Go over the data and keep only the lines that include "slack".
<<<<
What follows belongs to an exercise in optimizing a design on an open flow for small area; a production flow would make more cautious choices. Function was checked by simulation only, so behaviour that the tests miss may differ from the original. Power figures rest on the tool's default switching activity, not on a simulated workload.

==> 01-19 <==
Design tile_ws_grid, start of the top module:
module tile_ws_grid
#(
  parameter int unsigned ROWS    = 4,
  parameter int unsigned COLS    = 4,
  parameter int unsigned A_W     = tile_ws_grid_pkg::TILE_A_W,
  parameter int unsigned B_W     = tile_ws_grid_pkg::TILE_B_W,
  parameter int unsigned D_W     = tile_ws_grid_pkg::TILE_D_W,
  parameter int unsigned SHIFT_W = tile_ws_grid_pkg::TILE_SHIFT_W,
  parameter int unsigned CY_W    = tile_ws_grid_pkg::TILE_CY_W
) (
  input  logic                    clock,
  input  logic                    reset,
  input  logic [ROWS*A_W-1:0]     io_in_a,
  input  logic [COLS*B_W-1:0]     io_in_b,
  input  logic [COLS-1:0]         io_in_b_shift,
  input  logic [COLS*D_W-1:0]     io_in_d,
  input  logic [COLS-1:0]         io_in_control_propagate,
  input  logic [COLS*SHIFT_W-1:0] io_in_control_shift,
  input  logic [COLS-1:0]         io_in_valid,
  output logic [ROWS*A_W-1:0]     io_out_a,
  output logic [COLS*B_W-1:0]     io_out_b,
  output logic [COLS*D_W-1:0]     io_out_c,
  output logic [COLS-1:0]         io_out_control_propagate,
  output logic [COLS*SHIFT_W-1:0] io_out_control_shift,
  output logic [COLS-1:0]         io_out_valid
);
  ...
export LEC_CHECK = 0
export ABC_AREA = 1
export CAP_MARGIN = 20
export CORE_MARGIN = 2
export CORE_UTILIZATION = 45
export PLACE_DENSITY = 0.6
export SLEW_MARGIN = 20
create_clock -name core_clock -period 11.0 [get_ports {clock}]
standard.sh (not shown) runs the stock make flow with config.mk's settings and CLKGATE_MAP_FILE= SYNTH_SCRIPT=/design/flow/synth_recipe.tcl, a recipe that flattens the netlist after the stock synthesis.
==> flow/flow/run.sh <==
#!/bin/bash
# The standard layout (standard.sh, the standard flow's own ORFS run) with these changes:
#  - synthesis skips the ABC pass inside Yosys's generic synth script (SYNTH_ARGS=-noabc),
#    so the full adders written in the RTL reach extract_fa as written; registers are
#    mapped exactly as in the standard synthesis;
#  - after synthesis, remap.tcl re-maps only the plain gates of that netlist with the
#    area-oriented ABC script remap.abc (registers, adders and tie cells untouched), and the
#    flow continues from that netlist;
#  - every port still gets its buffer, but the smallest one (buf_1) rather than the
#    delay buffer buffer_ports picks by default.
# Logs: flow_synth.log, flow_remap.log, flow_layout.log in the work folder, and ORFS's own
# per-step logs under orfs/logs/.
set -euo pipefail
ARGS=(SYNTH_ARGS=-noabc "BUFFER_PORTS_ARGS=-buffer_cell sky130_fd_sc_hd__buf_1")
RES=orfs/results/${FLOW_PLATFORM}/tile_ws_grid/base
bash standard.sh "${ARGS[@]}" synth > flow_synth.log 2>&1
cp "$RES/1_2_yosys.v" "$RES/1_2_yosys.standard.v"
IN="$RES/1_2_yosys.standard.v" OUT="$RES/1_2_yosys.v" TOP="$FLOW_TOP" \
  LIB="$FLOW_HOME/platforms/sky130hd/lib/sky130_fd_sc_hd__tt_025C_1v80.lib" \
  SCRIPT="$PWD/flow/remap.abc" \
  yosys -c flow/remap.tcl > flow_remap.log 2>&1
rm -f "$RES/1_synth.odb" "$RES/1_synth.sdc"
bash standard.sh "${ARGS[@]}" finish > flow_layout.log 2>&1
test -s out/final.def
==> flow/flow/remap.abc <==
strash
dc2
dch -f
amap
topo
==> flow/flow/remap.tcl <==
# Re-map the combinational logic of the standard synthesis netlist with an area-oriented
# ABC script. Registers, full and half adders and tie cells stay exactly as synthesis
# left them (same instances, same names); only the plain gates between them are remapped.
# Usage: yosys -c remap.tcl  (with env IN, OUT, LIB, SCRIPT)
yosys -import
set lib $::env(LIB)
read_liberty -ignore_miss_func $lib
read_verilog $::env(IN)
hierarchy -top $::env(TOP)
setattr -mod -set keep_hierarchy 1 sky130_fd_sc_hd__fa_1 sky130_fd_sc_hd__ha_1 sky130_fd_sc_hd__dfxtp_1 sky130_fd_sc_hd__edfxtp_1 sky130_fd_sc_hd__conb_1
flatten
opt -fast
abc -liberty $lib -dont_use sky130_fd_sc_hd__probe_p_8 -dont_use sky130_fd_sc_hd__probec_p_8 -dont_use sky130_fd_sc_hd__lpflow_bleeder_1 -dont_use sky130_fd_sc_hd__lpflow_clkbufkapwr_1 -dont_use sky130_fd_sc_hd__lpflow_clkbufkapwr_16 -dont_use sky130_fd_sc_hd__lpflow_clkbufkapwr_2 -dont_use sky130_fd_sc_hd__lpflow_clkbufkapwr_4 -dont_use sky130_fd_sc_hd__lpflow_clkbufkapwr_8 -dont_use sky130_fd_sc_hd__lpflow_clkinvkapwr_1 -dont_use sky130_fd_sc_hd__lpflow_clkinvkapwr_16 -dont_use sky130_fd_sc_hd__lpflow_clkinvkapwr_2 -dont_use sky130_fd_sc_hd__lpflow_clkinvkapwr_4 -dont_use sky130_fd_sc_hd__lpflow_clkinvkapwr_8 -dont_use sky130_fd_sc_hd__lpflow_decapkapwr_12 -dont_use sky130_fd_sc_hd__lpflow_decapkapwr_3 -dont_use sky130_fd_sc_hd__lpflow_decapkapwr_4 -dont_use sky130_fd_sc_hd__lpflow_decapkapwr_6 -dont_use sky130_fd_sc_hd__lpflow_decapkapwr_8 -dont_use sky130_fd_sc_hd__lpflow_inputiso0n_1 -dont_use sky130_fd_sc_hd__lpflow_inputiso0p_1 -dont_use sky130_fd_sc_hd__lpflow_inputiso1n_1 -dont_use sky130_fd_sc_hd__lpflow_inputiso1p_1 -dont_use sky130_fd_sc_hd__lpflow_inputisolatch_1 -dont_use sky130_fd_sc_hd__lpflow_isobufsrc_1 -dont_use sky130_fd_sc_hd__lpflow_isobufsrc_16 -dont_use sky130_fd_sc_hd__lpflow_isobufsrc_2 -dont_use sky130_fd_sc_hd__lpflow_isobufsrc_4 -dont_use sky130_fd_sc_hd__lpflow_isobufsrc_8 -dont_use sky130_fd_sc_hd__lpflow_isobufsrckapwr_16 -dont_use sky130_fd_sc_hd__lpflow_lsbuf_lh_hl_isowell_tap_1 -dont_use sky130_fd_sc_hd__lpflow_lsbuf_lh_hl_isowell_tap_2 -dont_use sky130_fd_sc_hd__lpflow_lsbuf_lh_hl_isowell_tap_4 -dont_use sky130_fd_sc_hd__lpflow_lsbuf_lh_isowell_4 -dont_use sky130_fd_sc_hd__lpflow_lsbuf_lh_isowell_tap_1 -dont_use sky130_fd_sc_hd__lpflow_lsbuf_lh_isowell_tap_2 -dont_use sky130_fd_sc_hd__lpflow_lsbuf_lh_isowell_tap_4  -script $::env(SCRIPT)
opt_clean -purge
delete sky130_fd_sc_hd__*
setundef -zero
hilomap -singleton -hicell sky130_fd_sc_hd__conb_1 HI -locell sky130_fd_sc_hd__conb_1 LO
splitnets
opt_clean -purge
insbuf -buf sky130_fd_sc_hd__buf_4 A X
read_liberty -lib -ignore_miss_func $lib
check -assert
tee -o $::env(OUT).stat stat -liberty $lib
write_verilog -noattr -noexpr -nohex -nodec $::env(OUT)
==> 10-12: changes against 01-19 <==
Settings changed: CORE_UTILIZATION 45 to 60, CTS_BUF_LIST set to sky130_fd_sc_hd__clkbuf_4 sky130_fd_sc_hd__clkbuf_8, PLACE_DENSITY 0.6 to 0.7.
==> 01-10: changes against 01-19 <==
==> flow/run.sh (new file) <==
#!/bin/bash
# synth_recipe.tcl (not shown) runs the flow's synth.tcl, then flattens the netlist and writes it again
# the make line also repeats each setting of config.mk as NAME=value (left out here)
make -C /OpenROAD-flow-scripts/flow DESIGN_CONFIG=/design/flow/config.mk WORK_HOME=/design/flow/orfs CLKGATE_MAP_FILE= SYNTH_SCRIPT=/design/flow/synth_recipe.tcl finish
Settings changed: GPL_TIMING_DRIVEN set to 0.
removed: flow/flow/run.sh
removed: flow/flow/remap.abc
removed: flow/flow/remap.tcl
removed: flow/standard.sh
==> 11-05: changes against 01-19 <==
==> flow/run.sh (new file) <==
#!/bin/bash
# synth_recipe.tcl (not shown) runs the flow's synth.tcl, then flattens the netlist and writes it again
# the make line also repeats each setting of config.mk as NAME=value (left out here)
make -C /OpenROAD-flow-scripts/flow DESIGN_CONFIG=/design/flow/config.mk WORK_HOME=/design/flow/orfs CLKGATE_MAP_FILE= SYNTH_SCRIPT=/design/flow/synth_recipe.tcl finish
removed: flow/flow/run.sh
removed: flow/flow/remap.abc
removed: flow/flow/remap.tcl
removed: flow/standard.sh
==> notes.md <==
	10-12	01-10	11-05	01-19
Endpoint kind of the worst setup timing path	output port	register	register	register
Worst slew pin tran	1190 ps	1330 ps	1230 ps	1190 ps
M1 GR Usage	48.0%	43.8%	40.4%	39.3%
Met1 wire length	133 mm	179 mm	169 mm	153 mm
Mean post-synth cell area	8.55 sq um	7.93 sq um	7.93 sq um	8.55 sq um
Fraction of area in multi-input gates	60.8%	57.3%	57.7%	60.0%
Nets	15300	17100	16700	15300
Number of buffers inserted by port buffering	533	524	533	533
Worst path most repeated cell	nor2_1	fa_1	fa_1	-
Result of the run	complete, no violations	complete, no violations	complete, no violations	complete, no violations
Critical path origin	g_row[3].g_col[1].u_cell.r_shift[3]$_SDFFE_PP0P_	io_in_valid[0]	io_in_valid[0]	io_in_a[24]
Compound-cell area share of the yosys netlist	-	17.0%	17.0%	-
Crit-path max FO	14	12	6	4
Total wire length	362 mm	386 mm	342 mm	373 mm
Endpoint of the worst hold-timing path	g_row[2].g_col[2].u_cell.r_shift[4]$_DFF_P_	g_row[1].g_col[3].u_cell.r_shift[4]$_DFF_P_	g_row[2].g_col[2].u_cell.r_shift[1]$_DFF_P_	g_row[2].g_col[3].u_cell.r_shift[4]$_DFF_P_

========
==> job 963: inputs <==
Starting RTL as in the previous note.
Settings: LEC_CHECK=0, ABC_AREA=1, CAP_MARGIN=20, CORE_MARGIN=2, CORE_UTILIZATION=60, PLACE_DENSITY=0.7, SLEW_MARGIN=20; clock period 11.0 ns.
==> flow/flow/run.sh <==
#!/bin/bash
# The standard layout (standard.sh, the standard flow's own ORFS run) with these changes:
#  - synthesis skips the ABC pass inside Yosys's generic synth script (SYNTH_ARGS=-noabc),
#    so the full adders written in the RTL reach extract_fa as written; registers are
#    mapped exactly as in the standard synthesis;
#  - after synthesis, remap.tcl re-maps only the plain gates of that netlist with the
#    area-oriented ABC script remap.abc (registers, adders and tie cells untouched), and the
#    flow continues from that netlist;
#  - clock tree synthesis runs with ORFS's usual arguments plus -dont_use_dummy_load (no
#    extra dummy loads to balance the tree) and larger sink clusters (25 sinks, 100 um);
#  - every port still gets its buffer, but the smallest one (buf_1) rather than the
#    delay buffer buffer_ports picks by default.
# Logs: flow_synth.log, flow_remap.log, flow_layout.log in the work folder, and ORFS's own
# per-step logs under orfs/logs/.
set -euo pipefail
ARGS=(SYNTH_ARGS=-noabc "BUFFER_PORTS_ARGS=-buffer_cell sky130_fd_sc_hd__buf_1"
  "CTS_ARGS=-sink_clustering_enable -repair_clock_nets -dont_use_dummy_load -sink_clustering_size 25 -sink_clustering_max_diameter 100")
RES=orfs/results/${FLOW_PLATFORM}/tile_ws_grid/base
bash standard.sh "${ARGS[@]}" synth > flow_synth.log 2>&1
cp "$RES/1_2_yosys.v" "$RES/1_2_yosys.standard.v"
IN="$RES/1_2_yosys.standard.v" OUT="$RES/1_2_yosys.v" TOP="$FLOW_TOP" \
  LIB="$FLOW_HOME/platforms/sky130hd/lib/sky130_fd_sc_hd__tt_025C_1v80.lib" \
  SCRIPT="$PWD/flow/remap.abc" \
  yosys -c flow/remap.tcl > flow_remap.log 2>&1
rm -f "$RES/1_synth.odb" "$RES/1_synth.sdc"
bash standard.sh "${ARGS[@]}" finish > flow_layout.log 2>&1
test -s out/final.def
==> flow/flow/remap.abc <==
strash
dc2
dch -f
amap
topo
==> flow/flow/remap.tcl <==
# Re-map the combinational logic of the standard synthesis netlist with an area-oriented
# ABC script. Registers, full and half adders and tie cells stay exactly as synthesis
# left them (same instances, same names); only the plain gates between them are remapped.
# Usage: yosys -c remap.tcl  (with env IN, OUT, LIB, SCRIPT)
yosys -import
set lib $::env(LIB)
read_liberty -ignore_miss_func $lib
read_verilog $::env(IN)
hierarchy -top $::env(TOP)
setattr -mod -set keep_hierarchy 1 sky130_fd_sc_hd__fa_1 sky130_fd_sc_hd__ha_1 sky130_fd_sc_hd__dfxtp_1 sky130_fd_sc_hd__edfxtp_1 sky130_fd_sc_hd__conb_1
flatten
opt -fast
abc -liberty $lib -dont_use sky130_fd_sc_hd__probe_p_8 -dont_use sky130_fd_sc_hd__probec_p_8 -dont_use sky130_fd_sc_hd__lpflow_bleeder_1 -dont_use sky130_fd_sc_hd__lpflow_clkbufkapwr_1 -dont_use sky130_fd_sc_hd__lpflow_clkbufkapwr_16 -dont_use sky130_fd_sc_hd__lpflow_clkbufkapwr_2 -dont_use sky130_fd_sc_hd__lpflow_clkbufkapwr_4 -dont_use sky130_fd_sc_hd__lpflow_clkbufkapwr_8 -dont_use sky130_fd_sc_hd__lpflow_clkinvkapwr_1 -dont_use sky130_fd_sc_hd__lpflow_clkinvkapwr_16 -dont_use sky130_fd_sc_hd__lpflow_clkinvkapwr_2 -dont_use sky130_fd_sc_hd__lpflow_clkinvkapwr_4 -dont_use sky130_fd_sc_hd__lpflow_clkinvkapwr_8 -dont_use sky130_fd_sc_hd__lpflow_decapkapwr_12 -dont_use sky130_fd_sc_hd__lpflow_decapkapwr_3 -dont_use sky130_fd_sc_hd__lpflow_decapkapwr_4 -dont_use sky130_fd_sc_hd__lpflow_decapkapwr_6 -dont_use sky130_fd_sc_hd__lpflow_decapkapwr_8 -dont_use sky130_fd_sc_hd__lpflow_inputiso0n_1 -dont_use sky130_fd_sc_hd__lpflow_inputiso0p_1 -dont_use sky130_fd_sc_hd__lpflow_inputiso1n_1 -dont_use sky130_fd_sc_hd__lpflow_inputiso1p_1 -dont_use sky130_fd_sc_hd__lpflow_inputisolatch_1 -dont_use sky130_fd_sc_hd__lpflow_isobufsrc_1 -dont_use sky130_fd_sc_hd__lpflow_isobufsrc_16 -dont_use sky130_fd_sc_hd__lpflow_isobufsrc_2 -dont_use sky130_fd_sc_hd__lpflow_isobufsrc_4 -dont_use sky130_fd_sc_hd__lpflow_isobufsrc_8 -dont_use sky130_fd_sc_hd__lpflow_isobufsrckapwr_16 -dont_use sky130_fd_sc_hd__lpflow_lsbuf_lh_hl_isowell_tap_1 -dont_use sky130_fd_sc_hd__lpflow_lsbuf_lh_hl_isowell_tap_2 -dont_use sky130_fd_sc_hd__lpflow_lsbuf_lh_hl_isowell_tap_4 -dont_use sky130_fd_sc_hd__lpflow_lsbuf_lh_isowell_4 -dont_use sky130_fd_sc_hd__lpflow_lsbuf_lh_isowell_tap_1 -dont_use sky130_fd_sc_hd__lpflow_lsbuf_lh_isowell_tap_2 -dont_use sky130_fd_sc_hd__lpflow_lsbuf_lh_isowell_tap_4  -script $::env(SCRIPT)
opt_clean -purge
delete sky130_fd_sc_hd__*
setundef -zero
hilomap -singleton -hicell sky130_fd_sc_hd__conb_1 HI -locell sky130_fd_sc_hd__conb_1 LO
splitnets
opt_clean -purge
insbuf -buf sky130_fd_sc_hd__buf_4 A X
read_liberty -lib -ignore_miss_func $lib
check -assert
tee -o $::env(OUT).stat stat -liberty $lib
write_verilog -noattr -noexpr -nohex -nodec $::env(OUT)
==> job 902 (differences from job 963) <==
==> flow/flow/run.sh (replaced) <==
#!/bin/bash
# The standard layout (standard.sh, the standard flow's own ORFS run) with two changes:
#  - synthesis skips the ABC pass inside Yosys's generic synth script (SYNTH_ARGS=-noabc),
#    so the full adders written in the RTL reach extract_fa as written instead of being
#    re-expressed with inverted signals first; registers are mapped exactly as before;
#  - every port still gets its buffer, but the smallest one (buf_1) rather than the
#    delay buffer buffer_ports picks by default.
# The whole make output goes to flow_make.log in the work folder; ORFS keeps each
# step's own log under orfs/logs/.
set -euo pipefail
bash standard.sh \
  SYNTH_ARGS=-noabc \
  "BUFFER_PORTS_ARGS=-buffer_cell sky130_fd_sc_hd__buf_1" \
  finish > flow_make.log 2>&1
test -s out/final.def
CORE_UTILIZATION = 45   (was 60)
PLACE_DENSITY = 0.6   (was 0.7)
removed: flow/flow/remap.abc
removed: flow/flow/remap.tcl
==> impl_metrics.xml <==
<?xml version="1.0" encoding="UTF-8"?>
<metrics>
  <group name="yosys">
    <metric name="syn-instance-count" unit="">13500</metric>
  </group>
  <group name="worst_setup_path">
    <metric name="criticalPathCategory" unit="">reg -&gt; reg</metric>
  </group>
  <group name="route">
    <metric name="drt_pre_antenna_iters" unit="">6</metric>
  </group>
  <group name="pwr">
    <metric name="clock_power_share" unit="%">19.4</metric>
  </group>
  <group name="run_status">
    <metric name="run_status" unit="">finished clean</metric>
  </group>
</metrics>
(the above is from job 902)
==> impl_metrics.xml <==
<?xml version="1.0" encoding="UTF-8"?>
<metrics>
  <group name="run_status">
    <metric name="run_status" unit="">finished clean</metric>
  </group>
  <group name="global_route">
    <metric name="grt.met1_usage" unit="%">48.2</metric>
  </group>
  <group name="route">
    <metric name="drt_pre_antenna_iters" unit="">7</metric>
  </group>
  <group name="worst_setup_path">
    <metric name="criticalPathCategory" unit="">in -&gt; reg</metric>
    <metric name="cp.arrival" unit="ns">11.24</metric>
  </group>
  <group name="hold_path">
    <metric name="min_path_type" unit="">reg -&gt; reg</metric>
  </group>
  <group name="sta">
    <metric name="period_share" unit="%">96.8</metric>
  </group>
  <group name="pwr">
    <metric name="clock_power_share" unit="%">11.4</metric>
  </group>
  <group name="cells_and_area">
    <metric name="filler_cell_count_in_the_final_layout" unit="">14600</metric>
  </group>
</metrics>
(the above is from job 963)

-- afterwards: timing with drivers on the ports --
The results above use ideal ports. As a check the final layouts listed here were re-extracted and re-timed, cells and wires unchanged.
Step 1 assumes that a clkbuf_16 drives the clock port and a buf_2 every other input.
Step 2 moves the port delays by t, midway between the first and last clock arrival at a register: inputs arrive t later, outputs are due t later. That takes back most of the time a late clock gives input paths.
Three values: no drivers, after step 1, after step 2; two values: the first two.
run	t, ns	slack for setup (ns)	hold slack, ns	clock arrival spread, ns	worst slew at a driven data input, ns
01-19	0.911	0.440 / 0.498 / -0.400	0.320 / 0.320 / 0.320	0.047 / 0.048	0.27
10-12	1.109	0.415 / 0.319 / -0.431	0.323 / 0.323 / 0.323	0.064 / 0.064	0.23
01-10	0.943	0.290 / 0.360 / -0.583	0.299 / 0.299 / 0.299	0.060 / 0.060	0.11
11-05	0.928	0.675 / 0.752 / -0.176	0.320 / 0.320 / 0.320	0.048 / 0.048	0.11
job 963	0.827	0.350 / 0.317 / -0.397	0.317 / 0.317 / 0.317	0.080 / 0.080	0.22
job 902	0.936	0.847 / 0.847 / 0.315	0.321 / 0.321 / 0.321	0.042 / 0.043	0.12
Met with ideal ports but missed after step 2: setup timing in 5 of these runs. For 01-10, which loses most, drivers alone change the setup slack by +0.070 ns; drivers and shift together by -0.873 ns.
>>>>
*TASK RESULT*.
run	t, ns	slack for setup (ns)	hold slack, ns	clock arrival spread, ns	worst slew at a driven data input, ns
Met with ideal ports but missed after step 2: setup timing in 5 of these runs. For 01-10, which loses most, drivers alone change the setup slack by +0.070 ns; drivers and shift together by -0.873 ns.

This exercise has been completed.